Deprecated: Required parameter $config follows optional parameter $options in /var/www/html/app.php on line 42
#php#php8#deprecated#function-signature#parameter

Context

Upgrading a legacy site to PHP 8.0 often feels like a game of whack-a-mole with deprecation warnings. One of the most common pests is the "Required parameter follows optional parameter" warning. While older versions of PHP (7.4 and below) tolerated ambiguous function signatures, the engine now demands more discipline. This change isn't just about being strict; it fixes a logical trap that has existed in the language for years.

The Error Message

You will likely see this warning pop up in your error logs or directly on the page during development:

Deprecated: Required parameter $config follows optional parameter $options in /var/www/html/app.php on line 42

Root Cause Analysis

An optional parameter has a default value, while a required one does not. Consider this problematic signature common in older codebases:

function processData($options = [], $data) {
    // logic here
}

The logic here is broken. To pass a string to $data, you are physically forced to provide something for $options first. If you try to call processData('my data'), PHP 7 would mistakenly assign your string to $options and then complain that $data is missing. The "optional" nature of that first argument was a lie. You couldn't actually skip it. PHP 8.0 resolves this confusion by requiring all mandatory parameters to sit at the front of the line.

Step-by-Step Fix

1. Locate the Function Definition

Head to the file and line number mentioned in your log. You'll find a function or method where a variable with a default value (like = [] or = null) appears before one that has no default.

// The broken signature
function initializeApp($options = ['debug' => true], $config) {
    $timeout = $config['timeout'];
}

2. Flip the Parameter Order

Move the mandatory variables to the left. This is the cleanest fix and makes the function's intent immediately clear to other developers.
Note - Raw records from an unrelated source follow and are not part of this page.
===== config.mk =====
export PLATFORM = sky130hd
export DESIGN_NAME = serial_link_alignment_tx
export DESIGN_NICKNAME = d
export VERILOG_FILES = /design/src/rtl/link_tx_pkg.sv /design/src/rtl/serial_link_alignment_tx.sv /design/src/rtl/two_entry_buffer.sv
export SDC_FILE = /design/constraint.sdc
export NUM_CORES = 1
export LEC_CHECK = 0
export BUFFER_PORTS_ARGS = -buffer_cell sky130_fd_sc_hd__buf_2
export CAP_MARGIN = 10
export CORE_ASPECT_RATIO = 0.6
export CORE_UTILIZATION = 49
export DETAILED_ROUTE_END_ITERATION = 8
export GPL_ROUTABILITY_DRIVEN = 0
export PLACE_DENSITY = 0.74
export SLEW_MARGIN = 10
export SYNTH_ARGS = -nofsm -noshare
export SYNTH_HDL_FRONTEND = slang
export SYNTH_SLANG_ARGS = --single-unit

===== constraint.sdc =====
create_clock -name clk -period 3.78 [get_ports clk]
set_input_delay 0.378 -clock clk [delete_from_list [all_inputs] [get_ports clk]]
set_output_delay 0.378 -clock clk [all_outputs]
set_load 0.01 [all_outputs]

===== src/rtl/link_tx_pkg.sv =====
// constants, types and octet builders for the two-lane link transmitter
// What this block does
// (RULE1) count parameters sent as value minus one
// (RULE2) frames per multiframe 17..32, sent 16..31
// (RULE3) lane count field reports two, sent 1
// (RULE4) lane id 0 on lane0, 1 on lane1
// (RULE5) resolution and bits per sample sent 15
// (RULE6) octets, converters, samples per frame sent 0
// (RULE7) fixed zero fields; version, subclass, density one
// (RULE8) scrambling off at reset, flag mirrors setting
// (RULE9) alignment octets never scrambled; early sync tolerated
// (RULE10) per-lane checksum over config fields sent
// (RULE11) alternating test replaces data with D21.5
// (RULE12) comma test sends K28.5 forever, no init
// (RULE13) repeated alignment test loops alignment sequence forever
// (RULE14) ramp test: 16-bit ramp, programmable step
// (RULE15) prbs test: PRBS7/15/23 per lane, no init
// (RULE16) no transport, RPAT or JSPAT patterns offered
// (RULE17) frame align, code group sync, then alignment
// (RULE18) sysref rising edge realigns frame and multiframe
// (RULE19) any realignment tears the link down
// (RULE20) free-running clocks from reset, no sysref needed
// (RULE21) sysref is synchronous to the device clock
// (RULE22) sync low 4 frames gives K28.5 until release
// (RULE23) alignment starts on next multiframe boundary after release
// (RULE24) alignment lasts 4 multiframes, then data
package link_tx_pkg;
  localparam int LANES             = 2;
  localparam int FRAME_OCTETS      = 1;
  localparam int CONVERTERS        = 1;
  localparam int RESOLUTION        = 16;
  localparam int BITS_PER_SAMPLE   = 16;
  localparam int SAMPLES_PER_FRAME = 1;
  localparam int K_MIN             = 17;
  localparam int K_MAX             = 32;
  localparam int ILA_MULTIFRAMES   = 4;
  localparam int SYNC_MIN_FRAMES   = 4;
  localparam int FRAME_CYCLES      = 1;                      // one octet per lane per frame
  localparam int SYNC_MIN_CYCLES   = SYNC_MIN_FRAMES * FRAME_CYCLES;
  localparam logic [4:0] SYSREF_LMFC_POS = 5'h02;            // lmfc position just after an edge
  localparam logic [4:0] CFG_FIRST = 5'h02;                  // config octets start here in mf 1
  localparam logic [4:0] CFG_COUNT = 5'h0e;
  localparam logic [7:0] K28_5  = 8'hbc;
  localparam logic [7:0] K28_0  = 8'h1c;
  localparam logic [7:0] K28_3  = 8'h7c;
  localparam logic [7:0] K28_4  = 8'h9c;
  localparam logic [7:0] D21_5  = 8'hb5;
  localparam logic [14:0] SCR_SEED  = 15'h7fff;
  localparam logic [22:0] PRBS_SEED = 23'h7fffff;
  // encoded fields, value minus one
  localparam logic [4:0] L_ENC  = 5'(LANES - 1);             // RULE1 RULE3
  localparam logic [7:0] F_ENC  = 8'(FRAME_OCTETS - 1);      // RULE6
  localparam logic [7:0] M_ENC  = 8'(CONVERTERS - 1);        // RULE6
  localparam logic [4:0] N_ENC  = 5'(RESOLUTION - 1);        // RULE5
  localparam logic [4:0] NP_ENC = 5'(BITS_PER_SAMPLE - 1);   // RULE5
  localparam logic [4:0] S_ENC  = 5'(SAMPLES_PER_FRAME - 1); // RULE6
  localparam logic [2:0] JESDV_VAL = 3'h1;
  localparam logic [2:0] SUBV_VAL  = 3'h1;
  localparam logic       HD_VAL    = 1'b1;

  // only these test sequences exist; transport, rpat and jspat have no code
  typedef enum logic [2:0] {
    TM_NORMAL  = 3'h0,
    TM_ALT     = 3'h1,
    TM_COMMA   = 3'h2,
    TM_REP_ILA = 3'h3,
    TM_RAMP    = 3'h4,
    TM_PRBS    = 3'h5
  } test_mode_e;                                             // RULE16

  typedef enum logic [1:0] {
    PRBS_7  = 2'h0,
    PRBS_15 = 2'h1,
    PRBS_23 = 2'h2
  } prbs_sel_e;

  typedef enum logic [2:0] {
    ST_CGS  = 3'b001,
    ST_ILA  = 3'b010,
    ST_DATA = 3'b100
  } link_state_e;

  // sum of every config field as a value, not of the octets
  function automatic logic [7:0] cfg_checksum(input logic lid, input logic scr, input logic [4:0] kenc);
    cfg_checksum = 8'(lid) + 8'(scr) + 8'(L_ENC) + F_ENC + 8'(kenc) + M_ENC + 8'(N_ENC)
                 + 8'(NP_ENC) + 8'(SUBV_VAL) + 8'(S_ENC) + 8'(JESDV_VAL) + 8'(HD_VAL); // RULE10
  endfunction : cfg_checksum

  function automatic logic [7:0] cfg_octet(input logic [4:0] idx, input logic lid, input logic scr,
                                           input logic [4:0] kenc);
    case (idx)
      5'h02:   cfg_octet = {3'h0, 4'h0, lid};                // adjdir, phadj zero; RULE4 RULE7
      5'h03:   cfg_octet = {scr, 2'h0, L_ENC};               // RULE3 RULE8
      5'h04:   cfg_octet = F_ENC;                            // RULE6
      5'h05:   cfg_octet = {3'h0, kenc};                     // RULE2
      5'h06:   cfg_octet = M_ENC;                            // RULE6
      5'h07:   cfg_octet = {3'h0, N_ENC};                    // cs zero; RULE5 RULE7
      5'h08:   cfg_octet = {SUBV_VAL, NP_ENC};               // RULE5 RULE7
      5'h09:   cfg_octet = {JESDV_VAL, S_ENC};               // RULE6 RULE7
      5'h0a:   cfg_octet = {HD_VAL, 7'h00};                  // cf zero; RULE7
      5'h0d:   cfg_octet = cfg_checksum(lid, scr, kenc);     // RULE10
      default: cfg_octet = 8'h00;                            // did, bid, adjcnt, reserved; RULE7
    endcase
  endfunction : cfg_octet
endpackage : link_tx_pkg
// The corrected signature
function initializeApp($config, $options = ['debug' => true]) {
    $timeout = $config['timeout'];
}

3. Synchronize Call Sites

Changing the signature breaks every existing call to that function. You must find where initializeApp is used and swap the arguments. Modern IDEs like PhpStorm can handle this refactoring across 100+ files in seconds using the "Change Signature" tool.

// Old way (now triggers errors or logical bugs)
initializeApp(['debug' => false], ['timeout' => 30]);

// Corrected way
initializeApp(['timeout' => 30], ['debug' => false]);

4. The "API-Safe" Alternative: Nullable Types

Sometimes you can't reorder parameters because you're following a strict interface or working on a public library. In these cases, make the optional parameter required but nullable. This silences the warning without changing the argument order.

// Using nullability to keep the order
function initializeApp(?array $options, $config) {
    $options = $options ?? ['debug' => true];
}

Keep in mind that callers must now explicitly pass null if they want to use the default settings.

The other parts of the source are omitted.